Answer:
A. P(X<20,000) = 0.0392
B. P(20,000 < x < 30,000) = 0.488
C. Amount = $39,070
Explanation:
From XO group website
Cost of a wedding = $29,858
Mean, μ = $29,858
Standard Deviation, σ =$5,600
a. Calculating the probability that a wedding costs less than $20,000
P(X<20,000)?
First, the z value needs to be calculated.
z = (x - μ)/σ
x = 20,000
z = (20,000 - 29,858)/5600
z = -1.76
So, P(X<20,000) = P(Z<-1.76)
From the z table,
P(Z<-1.76) = 0.0392
P(X<20,000) = 0.0392
b. Calculating the probability that a wedding costs between $20,000 and $30,000
P(20,000 < x < 30,000)
First, the z value needs to be calculated.
z = (x - μ)/σ
When x = 20,000
z = (20,000 - 29,858)/5600
z = -1.76
When x = 30,000
z = (30,000 - 29,858)/5600
z = 0.02
P(20,000 < x < 30,000) = P(-1.76 < z <0.02) --- using the z table
P(-1.76 < z <0.02) = 0.508 - 0.0392
P(-1.76 < z <0.02) = 0.4688
P(20,000 < x < 30,000) = 0.488
c.

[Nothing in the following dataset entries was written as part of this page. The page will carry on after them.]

Background: an optimization exercise with open tools, aiming at small area. Do not read the settings as production practice.
Only simulation tests tie the RTL to the original design; equivalence was not proved.
Power figures rest on the tool's default switching activity, not on a simulated workload.

### design.v
module fm_divider #(
    parameter NW = 24,           
    parameter DW = 16            
) (
    input  wire          clk,
    input  wire          rst_n,
    input  wire          start,
    input  wire [NW-1:0] num,
    input  wire [DW-1:0] den,
    output reg  [NW-1:0] quo,
    output reg           done
);
    localparam CW = $clog2(NW + 1);
    reg  [DW-1:0] rem;
    reg  [DW-1:0] den_r;
    reg  [CW-1:0] cnt;
    reg           busy;
    wire [DW:0]   trial = {rem, quo[NW-1]};
    wire          fits  = trial >= {1'b0, den_r};
    wire [DW:0]   diff  = trial - {1'b0, den_r};
    always @(posedge clk) begin
        if (!rst_n) begin
            rem   <= {DW{1'b0}};
            den_r <= {DW{1'b0}};
            quo   <= {NW{1'b0}};
            cnt   <= {CW{1'b0}};
            busy  <= 1'b0;
            done  <= 1'b0;
        end else begin
            done <= 1'b0;
            if (start) begin
                rem   <= {DW{1'b0}};
                den_r <= den;
                quo   <= num;
                cnt   <= NW[CW-1:0];
                busy  <= 1'b1;
            end else if (busy) begin
                rem <= fits ? diff[DW-1:0] : trial[DW-1:0];
                quo <= {quo[NW-2:0], fits};
                cnt <= cnt - 1'b1;
                if (cnt == 1) begin
                    busy <= 1'b0;
                    done <= 1'b1;
                end
            end
        end
    end
endmodule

Using the following formula, we'll get the amount it'll a wedding to be among the 5% most expensive
z = (x - μ)/σ where x = amount
Make x the subject of formula
x = σz + μ
Fist we need to get the z value of 5%
z0.05 = 1.645
x = σz + μ becomes
x = 5600 * 1.645 + 29,858
x = $39,070
Amount = $39,070